Scientists have found that blocking the ability to move the body causes changes in cognition and emotion, but there were always questions. (One of the test treatments caused widespread, if temporary, paralysis.) In contrast, Havas was studying people after a pinpoint treatment to paralyze a single pair of “corrugator” muscles, which cause brow-wrinkling frowns.

To test how blocking a frown might affect comprehension of language related to emotions, Havas asked the patients to read written statements, before and then two weeks after the Botox treatment. The statements were angry (“The pushy telemarketer won’t let you return to your dinner”); sad (“You open your email in-box on your birthday to find no new emails”); or happy (“The water park is refreshing on the hot summer day.”)

Havas gauged the ability to understand these sentences according to how quickly the subject pressed a button to indicate they had finished reading it. “We periodically checked that the readers were understanding the sentences, not just pressing the button,” says Havas.

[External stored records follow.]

## src/rtl/acc_split_pkg.sv

```systemverilog
// Shared constants, types and helpers for the beat splitter.
// Assumes a 32-bit bus of 8-bit lanes.
package acc_split_pkg;
    localparam int LANES  = 4;
    localparam int LANE_W = 8;
    localparam int OFF_W  = $clog2(LANES);
    localparam int CNT_W  = OFF_W + 1;

    typedef enum logic [1:0] {
        SEQ_IDLE,
        SEQ_FIRST,
        SEQ_SECOND,
        SEQ_REPLY
    } seq_state_e;

    // Map the size code to a byte count (codes 2 and 3 both mean a full word).
    function automatic logic [CNT_W-1:0] size_to_bytes(input logic [1:0] code);
        case (code)
            2'd0:    return CNT_W'(1);
            2'd1:    return CNT_W'(2);
            default: return CNT_W'(LANES);
        endcase
    endfunction
endpackage

```

## src/rtl/acc_lane_planner.sv

```systemverilog
// Works out, from the byte offset and operand size, whether a second beat is
// needed, and which strobes and lane data each beat carries.
// Assumes nbytes is between 1 and LANES.
module acc_lane_planner #(
    parameter int LANES  = 4,
    parameter int LANE_W = 8
) (
    input  logic [$clog2(LANES)-1:0]   off,
    input  logic [$clog2(LANES):0]     nbytes,
    input  logic [LANES*LANE_W-1:0]    wdata,
    output logic                       two_beats,
    output logic [LANES-1:0]           strb_lo,
    output logic [LANES-1:0]           strb_hi,
    output logic [LANES*LANE_W-1:0]    data_lo,
    output logic [LANES*LANE_W-1:0]    data_hi
);
    localparam int BUS_W = LANES * LANE_W;
    localparam int OFF_W = $clog2(LANES);
    localparam int CNT_W = OFF_W + 1;

    logic [LANES-1:0]     op_mask;
    logic [BUS_W-1:0]     op_data;
    logic [2*LANES-1:0]   wide_strb;
    logic [2*BUS_W-1:0]   wide_data;

    // Mark the operand bytes and zero the bytes above the operand size.
    for (genvar g = 0; g < LANES; g++) begin : g_lane
        assign op_mask[g] = (CNT_W'(g) < nbytes);
        assign op_data[g*LANE_W +: LANE_W] = op_mask[g] ? wdata[g*LANE_W +: LANE_W] : '0;
    end

    // Shift the operand across two words; the upper word spills into beat two.
    always_comb begin
        wide_strb = {{LANES{1'b0}}, op_mask} << off;
        wide_data = {{BUS_W{1'b0}}, op_data} << (32'(off) * LANE_W);
        strb_lo   = wide_strb[LANES-1:0];
        strb_hi   = wide_strb[2*LANES-1:LANES];
        data_lo   = wide_data[BUS_W-1:0];
        data_hi   = wide_data[2*BUS_W-1:BUS_W];
        two_beats = ({1'b0, off} + nbytes) > CNT_W'(LANES);
    end
endmodule

```

## src/rtl/acc_load_merger.sv

```systemverilog
// Joins the words from the two beats, shifts the operand down to byte 0 and
// zero-extends it. Assumes word_hi is only used when the operand spills over.
module acc_load_merger #(
    parameter int LANES  = 4,
    parameter int LANE_W = 8
) (
    input  logic [$clog2(LANES)-1:0]   off,
    input  logic [$clog2(LANES):0]     nbytes,
    input  logic [LANES*LANE_W-1:0]    word_lo,
    input  logic [LANES*LANE_W-1:0]    word_hi,
    output logic [LANES*LANE_W-1:0]    result
);
    localparam int BUS_W = LANES * LANE_W;
    localparam int CNT_W = $clog2(LANES) + 1;

    logic [2*BUS_W-1:0] joined;

    // Bring operand byte 0 down to the lowest lane.
    always_comb joined = {word_hi, word_lo} >> (32'(off) * LANE_W);

    // Keep the operand bytes and clear everything above the operand size.
    for (genvar g = 0; g < LANES; g++) begin : g_res
        assign result[g*LANE_W +: LANE_W] =
            (CNT_W'(g) < nbytes) ? joined[g*LANE_W +: LANE_W] : '0;
    end
endmodule

```

## src/rtl/acc_split_fsm.sv

```systemverilog
// Sequencer: idle, first beat, optional second beat, one reply cycle.
// Assumes bus_rdata and bus_err are valid on the handshake edge.
module acc_split_fsm
    import acc_split_pkg::*;
(
    input  logic clk,
    input  logic rst_n,
    input  logic start,
    input  logic two_beats,
    input  logic bus_ready,
    input  logic bus_err,
    output logic idle,
    output logic bus_valid,
    output logic second,
    output logic cap_lo,
    output logic cap_hi,
    output logic rsp_valid,
    output logic rsp_err
);
    seq_state_e state, state_nx;
    logic       err_q;

    // Choose the next state from the handshake outcome.
    always_comb begin
        state_nx = state;
        case (state)
            SEQ_IDLE:   if (start) state_nx = SEQ_FIRST;
            SEQ_FIRST:  if (bus_ready) state_nx = (two_beats && !bus_err) ? SEQ_SECOND : SEQ_REPLY;
            SEQ_SECOND: if (bus_ready) state_nx = SEQ_REPLY;
            default:    state_nx = SEQ_IDLE;
        endcase
    end

    // State register with synchronous reset.
    always_ff @(posedge clk) begin
        if (!rst_n) state <= SEQ_IDLE;
        else        state <= state_nx;
    end

    // Remember whether any beat of this sequence ended with an error.
    always_ff @(posedge clk) begin
        if (!rst_n || start)                 err_q <= 1'b0;
        else if (bus_valid && bus_ready)     err_q <= err_q | bus_err;
    end

    // Decode the state into control outputs.
    always_comb begin
        idle      = (state == SEQ_IDLE);
        bus_valid = (state == SEQ_FIRST) || (state == SEQ_SECOND);
        second    = (state == SEQ_SECOND);
        cap_lo    = (state == SEQ_FIRST)  && bus_ready;
        cap_hi    = (state == SEQ_SECOND) && bus_ready;
        rsp_valid = (state == SEQ_REPLY);
        rsp_err   = (state == SEQ_REPLY) && err_q;
    end

    assert_rsp_single_R7: assert property (@(posedge clk) disable iff (!rst_n)
        rsp_valid |=> !rsp_valid);
    assert_err_stops_R9: assert property (@(posedge clk) disable iff (!rst_n)
        (bus_valid && bus_ready && bus_err) |=> (!bus_valid && rsp_valid && rsp_err));
    assert_hold_valid_R10: assert property (@(posedge clk) disable iff (!rst_n)
        (bus_valid && !bus_ready) |=> bus_valid);
endmodule

```

## src/rtl/acc_split_seq.sv

```systemverilog
// Top: takes a load/store request, captures it, and drives one or two aligned
// bus beats through the planner and sequencer; the merger builds the load
// result. Assumes one request in flight and a bus that answers in the
// handshake cycle.
module acc_split_seq
    import acc_split_pkg::*;
#(
    parameter int ADDR_W = 32
) (
    input  logic                    clk,
    input  logic                    rst_n,
    input  logic                    req_valid,
    output logic                    req_ready,
    input  logic                    req_write,
    input  logic [1:0]              req_size,
    input  logic [ADDR_W-1:0]       req_addr,
    input  logic [LANES*LANE_W-1:0] req_wdata,
    output logic                    rsp_valid,
    output logic                    rsp_err,
    output logic [LANES*LANE_W-1:0] rsp_rdata,
    output logic                    bus_valid,
    input  logic                    bus_ready,
    output logic                    bus_write,
    output logic [ADDR_W-1:0]       bus_addr,
    output logic [LANES-1:0]        bus_strb,
    output logic [LANES*LANE_W-1:0] bus_wdata,
    input  logic [LANES*LANE_W-1:0] bus_rdata,
    input  logic                    bus_err
);
    localparam int BUS_W = LANES * LANE_W;

    logic              accept, two_beats, second, cap_lo, cap_hi, err_flag;
    logic [ADDR_W-1:0] addr_q;
    logic              write_q;
    logic [CNT_W-1:0]  nbytes_q;
    logic [BUS_W-1:0]  wdata_q, lo_q, hi_q, merged;
    logic [LANES-1:0]  strb_lo, strb_hi;
    logic [BUS_W-1:0]  data_lo, data_hi;

    assign accept = req_valid && req_ready;

    // Capture the request on acceptance.
    always_ff @(posedge clk) begin
        if (!rst_n) begin
            addr_q   <= '0;
            write_q  <= 1'b0;
            nbytes_q <= CNT_W'(1);
            wdata_q  <= '0;
        end else if (accept) begin
            addr_q   <= req_addr;
            write_q  <= req_write;
            nbytes_q <= size_to_bytes(req_size);
            wdata_q  <= req_wdata;
        end
    end

    // Hold the read words returned by each beat.
    always_ff @(posedge clk) begin
        if (!rst_n || accept) begin
            lo_q <= '0;
            hi_q <= '0;
        end else begin
            if (cap_lo) lo_q <= bus_rdata;
            if (cap_hi) hi_q <= bus_rdata;
        end
    end

    acc_lane_planner #(.LANES(LANES), .LANE_W(LANE_W)) u_plan (
        .off      (addr_q[OFF_W-1:0]),
        .nbytes   (nbytes_q),
        .wdata    (wdata_q),
        .two_beats(two_beats),
        .strb_lo  (strb_lo),
        .strb_hi  (strb_hi),
        .data_lo  (data_lo),
        .data_hi  (data_hi)
    );

    acc_load_merger #(.LANES(LANES), .LANE_W(LANE_W)) u_merge (
        .off    (addr_q[OFF_W-1:0]),
        .nbytes (nbytes_q),
        .word_lo(lo_q),
        .word_hi(hi_q),
        .result (merged)
    );

    acc_split_fsm u_fsm (
        .clk      (clk),
        .rst_n    (rst_n),
        .start    (accept),
        .two_beats(two_beats),
        .bus_ready(bus_ready),
        .bus_err  (bus_err),
        .idle     (req_ready),
        .bus_valid(bus_valid),
        .second   (second),
        .cap_lo   (cap_lo),
        .cap_hi   (cap_hi),
        .rsp_valid(rsp_valid),
        .rsp_err  (err_flag)
    );

    // Drive the current beat and the response.
    always_comb begin
        bus_addr  = {addr_q[ADDR_W-1:OFF_W], {OFF_W{1'b0}}} + (second ? ADDR_W'(LANES) : '0);
        bus_write = write_q;
        bus_strb  = second ? strb_hi : strb_lo;
        bus_wdata = write_q ? (second ? data_hi : data_lo) : '0;
        rsp_err   = err_flag;
        rsp_rdata = (rsp_valid && !write_q && !err_flag) ? merged : '0;
    end

    assert_aligned_R2: assert property (@(posedge clk) disable iff (!rst_n)
        bus_valid |-> (bus_addr[OFF_W-1:0] == '0));
    assert_second_addr_R2: assert property (@(posedge clk) disable iff (!rst_n)
        (bus_valid && bus_ready && !bus_err && !second && two_beats)
        |=> (bus_valid && bus_addr == $past(bus_addr) + ADDR_W'(LANES)));
    assert_strb_used_R4: assert property (@(posedge clk) disable iff (!rst_n)
        bus_valid |-> (bus_strb != '0));
    assert_reply_quiet_R7: assert property (@(posedge clk) disable iff (!rst_n)
        rsp_valid |-> (!bus_valid && !req_ready));
    assert_hold_fields_R10: assert property (@(posedge clk) disable iff (!rst_n)
        (bus_valid && !bus_ready) |=> ($stable(bus_addr) && $stable(bus_strb)
                                       && $stable(bus_wdata) && $stable(bus_write)));
endmodule

```

## config.mk

```make
export PLATFORM = sky130hd
export DESIGN_NAME = acc_split_seq
export DESIGN_NICKNAME = d
export VERILOG_FILES = /design/src/rtl/acc_split_pkg.sv /design/src/rtl/acc_lane_planner.sv /design/src/rtl/acc_load_merger.sv /design/src/rtl/acc_split_fsm.sv /design/src/rtl/acc_split_seq.sv
export SDC_FILE = /design/constraint.sdc
export NUM_CORES = 1
export LEC_CHECK = 0
export ABC_AREA = 1
export BUFFER_PORTS_ARGS = -buffer_cell sky130_fd_sc_hd__buf_2
export CAP_MARGIN = 20
export CORE_MARGIN = 1.5
export CORE_UTILIZATION = 30
export CTS_CLUSTER_SIZE = 10
export DETAILED_ROUTE_END_ITERATION = 10
export GPL_TIMING_DRIVEN = 0
export PLACE_DENSITY = 0.61
export SLEW_MARGIN = 20
export SYNTH_ARGS = -nofsm -noshare
export SYNTH_HDL_FRONTEND = slang
export SYNTH_HIERARCHICAL = 1
export SYNTH_SLANG_ARGS = --single-unit
```

## constraint.sdc

```tcl
create_clock -name clk -period 2.6 [get_ports clk]
set_clock_uncertainty 0.15 [all_clocks]
set_input_delay 0.39 -clock clk [delete_from_list [all_inputs] [get_ports clk]]
set_output_delay 0.39 -clock clk [all_outputs]
set_load 0.1 [all_outputs]
```

**Yosys cells after proc, flatten, opt, wreduce, memory -nomap -nowiden**

Index checks and enable logic that the tools add are counted.

- Add/subtract/negate cells: 2
- Magnitude comparators: 5
- Equality and inequality tests: 7
- Shift-type cells: 3
- Mux-type cells: 19
- Bitwise logic cells: 1
- Reductions and logical operators: 17

Operator list:

| kind | count |
|---|---|
| $mux 32 | 3 |
| $mux 8 | 8 |
| $shl 32x5->64 | 1 |
| $shr 64x5->32 | 1 |
| $add 32x3->32 | 1 |
| $logic_and 1x1->1 | 8 |
| $shl 4x2->8 | 1 |
| $lt 1x3->1 const A | 2 |
| $lt 2x3->1 const A | 2 |
| $mux 2 | 3 |
| $pmux 2 s3 | 1 |
| $pmux 3 s2 | 1 |
| $eq 2x1->1 const B | 2 |
| $eq 2x2->1 const B | 2 |
| $logic_not 1->1 | 4 |
| $logic_not 2->1 | 2 |
| $mux 4 | 1 |
| $ne 2x2->1 const B | 2 |
| $add 2x3->3 | 1 |
| $gt 3x3->1 const B | 1 |
| $mux 3 | 1 |
| $reduce_and 3->1 | 1 |
| $logic_or 1x1->1 | 2 |
| $ne 2x1->1 const B | 1 |
| other kinds (2) | 2 |

- Register bits: 135
- Bits of input ports: 104
- Output and inout bits: 105
- Word-level logic and storage cells: 62

**Longest topological paths before layout**

- Depth after elaboration: 6
- Mapped depth: 11
- Mapped depth without buffers: 11

**Hierarchy**

The synthesis kept the hierarchy.

Modules (own cells, without submodules):

| module | instances | cells an instance | area each (µm²) | sequential area each (µm²) |
|---|---|---|---|---|
| acc_split_seq | 1 | 934 | 6,184.7 | 2,642.5 |
| acc_load_merger | 1 | 295 | 1,217.4 | 0.0 |
| acc_lane_planner | 1 | 246 | 1,117.3 | 0.0 |
| acc_split_fsm | 1 | 37 | 265.3 | 60.1 |

**Least setup slack after synthesis**

Ideal clock, no wire load.

- Kind: register to output
- From: register u_fsm.state[0]
- To: output port rsp_rdata[10]
- Data arrival time: 3.306 ns
- Required time: 2.060 ns
- Setup slack: -1.246 ns
- Stages on the path, launching flop included: 7
- Buffers on the path: 1
- Cell sequence: dfxtp_1 > ha_1 > nand2_1 > inv_1 > nand3b_1 > buf_2 > nor2_1

- Word-level cells in the longest chain between the ends: 5
- Elaborated cells between the ends (all ways): 6
- Those cells by class: 1 x eq/ne; 1 x mux; 4 x reduce/logical

RTL lines:

| what | RTL line | text |
|---|---|---|
| from (decl) | acc_split_fsm.sv:20 | `seq_state_e state, state_nx;` |
| from (signal assigned) | acc_split_fsm.sv:37 | `else state <= state_nx;` |
| $eq 2x2->1 | acc_split_fsm.sv:53 | `rsp_valid = (state == SEQ_REPLY);` |
| named net rsp_valid | acc_split_seq.sv:18 | `output logic rsp_valid,` |
| $logic_and 1x1->1 | acc_split_fsm.sv:54 | `rsp_err = (state == SEQ_REPLY) && err_q;` |
| named net rsp_err | acc_split_seq.sv:19 | `output logic rsp_err,` |
| $logic_not 1->1 | acc_split_seq.sv:110 | `rsp_rdata = (rsp_valid && !write_q && !err_flag) ? merged : '0;` |
| $logic_and 1x1->1 | acc_split_seq.sv:110 |  |
| $mux 32 | acc_split_seq.sv:110 |  |
| to (decl) | acc_split_seq.sv:20 | `output logic [LANES*LANE_W-1:0] rsp_rdata,` |

The timed path passes the listed nets, and every way through them passes these cells.

**Worst setup path in the final report**

- From: register u_fsm.state[0]
- To: output port bus_addr[20]

- Word-level cells in the longest chain between the ends: 3

RTL lines:

| what | RTL line | text |
|---|---|---|
| $eq 2x2->1 | acc_split_fsm.sv:50 | `second = (state == SEQ_SECOND);` |
| named net second | acc_split_seq.sv:32 | `logic accept, two_beats, second, cap_lo, cap_hi, err_flag;` |
| $mux 3 | acc_split_seq.sv:105 | `bus_addr = {addr_q[ADDR_W-1:OFF_W], {OFF_W{1'b0}}} + (second ? ADDR_W'(LANES) : '0);` |
| $add 32x3->32 | acc_split_seq.sv:105 |  |
| to (decl) | acc_split_seq.sv:24 | `output logic [ADDR_W-1:0] bus_addr,` |

The timed path passes the listed nets, and every way through them passes these cells.

==> results.toml <==
[outcome]
outcome = "finished, violations left"
violations = "negative setup slack"

[placed_design]
dpl.hpwl_um = 25700
placedCellCount = 2073
place_congestion = 0.930
io_buffers = 206

[final_layout]
synthToLayoutAreaGrowth_pct = 58.5
final_nets = 1859
stdcell_count = 2137
num_antenna_cells = 0
drive_gt1_frac = 0.312

[critical_path]
cp.required_ns = 2.06
critPathArrivalTime_ns = 2.16
crit_type = "reg2out"
timing.rr.end = "wdata_q[21]"
crit_path_top_delay_cell = "dfxtp_4"
r2r_cells = 9
reg2reg_setup_slack_ns = 0.23
reg2reg_from = "u_fsm/state[0]"
slowest_delay_ns = 0.36
start_kind = "register"
endpoint_kind = "output port"
cp_cell_sequence = "inv_8 -> ha_4 -> ha_4 -> nand2_4 -> buf_4 -> nor2_4 -> nand2_2 -> nor2_4 -> nand2_1 -> nand2_1 -> nand2_2 -> buf_12"
cp_max_fo = 5

[timing]
setup_ws_ns = -0.103
relSlewSlack = 0.590
fmax_ghz = 0.370
slew_viol_final = 0
rsz0062_at_grt = "true"
tightestPinTransition_ns = 0.615
period_share = 1.04
finalSetupViolCount = 21
setup-tns-final_ns = -1.55
timing.hold.ws_ns = 0.0694
hold_viol = 0
min_period_ns = 2.70

[grt]
antenna_found_initial = 3
grt_pass1_wl_um = 51900
use_met1 = 0.284
overflow = 0
grt-busiest-layer = "met2"
use_met2 = 0.398
grt_max_degree = 17
grt_pass1_vias = 9814
met3_usage = 0.0435
grt_usage = 0.231

[clocking]
cts-root-buf = "clkbuf_16"
cts_buffers = 17
cts_tree = "done"
clkTransAtPathRegs_ns = 0.06
cts_buffer_depth = 2
cts.sinks = 127
cts_max_level = 4
cts_hold_buf = 0
insertion_delay_ns = 0.41

[hold_path]
hold_end = "nbytes_q[1]"
min_from = "req_size[0]"
hold_path_class = "in2reg"
min_path_cells = 3

[drt]
via_count = 10200
totalWireLength_um = 34900
drt_iter0_markers = 692
drtPass1Iterations = 5
postRouteAntennaNets = 0
vias_per_cell = 4.79
drc = 0
wl_per_cell_um = 16.3

[power_and_ir_drop]
p_leak_nw = 5.62
swShare = 0.523
p_clk_frac = 0.184
ir_worst_vdd_uv = 655
p_comb_frac = 0.586
switchingPower_w = 0.00674
internal-power_w = 0.00615
seqPwrFrac = 0.230
p_per_area_nw_per_um2 = 954

[floorplanning]
fp-row-count = 61
initial_core_util = 0.306
core-area_sq_um = 27900
die_height_um = 172
io_pins = 209
die_w_um = 172
dieArea_sq_um = 29400

[run]
maxCapViolations = 0

[yosys]
yosysWarnings = 6
syn_inst = 1480
synth_area_sq_um = 8520
post_synth.cell_area_avg_sq_um = 5.76
## cell usage in the layout (no fill, tap or decap), drive strengths merged
master / instances
o311ai: 1
o21ai: 116
xnor2: 4
xor2: 10
clkbuf: 51
nand2: 464
and2: 1
o21bai: 2
o22ai: 1
nand3: 84
clkinvlp: 7
clkinv: 6
bufinv: 2
inv: 141
ha: 8
nor2: 313
dfxtp: 127
a21oi: 104
fa: 1
buf: 297
nand3b: 8
conb: 11
## worst max-delay path by stage
stage	end	from
after global placement	bus_addr[31]	u_fsm/state[0]
after CTS	bus_addr[19]	u_fsm/state[0]
after detailed placement	bus_addr[31]	u_fsm/state[0]
after floorplan	rsp_rdata[11]	u_fsm/state[0]
after global routing	bus_addr[30]	u_fsm/state[0]
final	bus_addr[20]	u_fsm/state[0]
## per-stage QoR
| step | cell area [sq um] | setup slack [ns] | power, W | util |
|---|---|---|---|---|
| floorplan | 9380 | -0.346 | 0.00777 | - |
| global placement | 10900 | -0.424 | 0.00916 | 0.391 |
| detailed placement | 10900 | -0.428 | 0.00919 | 0.391 |
| CTS | 12700 | -0.221 | 0.0125 | 0.454 |
| global route | 13500 | -0.232 | 0.0135 | 0.485 |
| finish | 13500 | -0.103 | 0.0129 | 0.485 |
## power groups by stage
stage          sequential [W]  clock (W)  combinational, W
2_1_floorplan         0.00279          0           0.00498
3_3_place_gp          0.00294          0           0.00623
3_5_place_dp          0.00295          0           0.00624
4_1_cts               0.00294    0.00240           0.00712
5_1_grt               0.00302    0.00250           0.00802
6_report              0.00296    0.00237           0.00756
## per-layer routing
metal / share of wire / wire length (um)
met5: 0.0011 / 38
met4: 0.032 / 1110
met3: 0.065 / 2270
met2: 0.49 / 17200
met1: 0.41 / 14200
## sequential cells by signal, indices dropped and copies added, names as in the netlist
signal	flops
addr_q	32
lo_q	32
wdata_q	32
hi_q	24
nbytes_q	3
u_fsm/state	2
bus_write	1
u_fsm/err_q	1
## critical path, delay by kind of cell (launching register included)
family        cells  cell delay, ns
buf+inv           3            0.37
flops             1            0.36
fa+ha+maj         2            0.32
simple gates      7            0.69
## layout make-up
type | count | area [sq um]
fill | 2773 | 14300
multi-input combinational | 1128 | 6090
timing repair buffer | 237 | 2580
sequential | 127 | 2570
buffer | 92 | 647
inverter | 143 | 572
tap | 378 | 473
clock buffer | 19 | 443
clock inverter | 13 | 139
## timing repair
action / in CTS / in global routing
endpoints found under the setup margin: 97 / 91
gates resized for setup: 357 / 173
pin swaps: 27 / 38
gates cloned: 0 / 6
setup buffers: 9 / 20
No activity file was read; power rests on OpenSTA's default activity.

The results showed no change in the time needed to understand the happy sentences. But after Botox treatment, the subjects took more time to read the angry and sad sentences. Although the time difference was small, it was significant, he adds. Moreover, the changes in reading time couldn’t be attributed to changes in participants’ mood.

The use of Botox to test how making facial expressions affect emotional centers in the brain was pioneered by, Andreas Hennenlotter of the Max Planck Institute in Leipzig, Germany.

“There is a long-standing idea in psychology, called the facial feedback hypothesis,” says Havas. “Essentially, it says, when you’re smiling, the whole world smiles with you. It’s an old song, but it’s right. Actually, this study suggests the opposite: When you’re not frowning, the world seems less angry and less sad.”

The Havas study broke new ground by linking the expression of emotion to the ability to understand language, says Havas’s advisor, UW-Madison professor emeritus of psychology Arthur Glenberg. “Normally, the brain would be sending signals to the periphery to frown, and the extent of the frown would be sent back to the brain. But here, that loop is disrupted, and the intensity of the emotion, and of our ability to understand it when embodied in language, is disrupted.”

Practically, the study “may have profound implications for the cosmetic-surgery,” says Glenberg. “Even though it’s a small effect, in conversation, people respond to fast, subtle cues about each other’s understanding, intention and empathy. If you are slightly slower reacting as I tell you about something made me really angry, that could signal to me that you did not pick up my message.”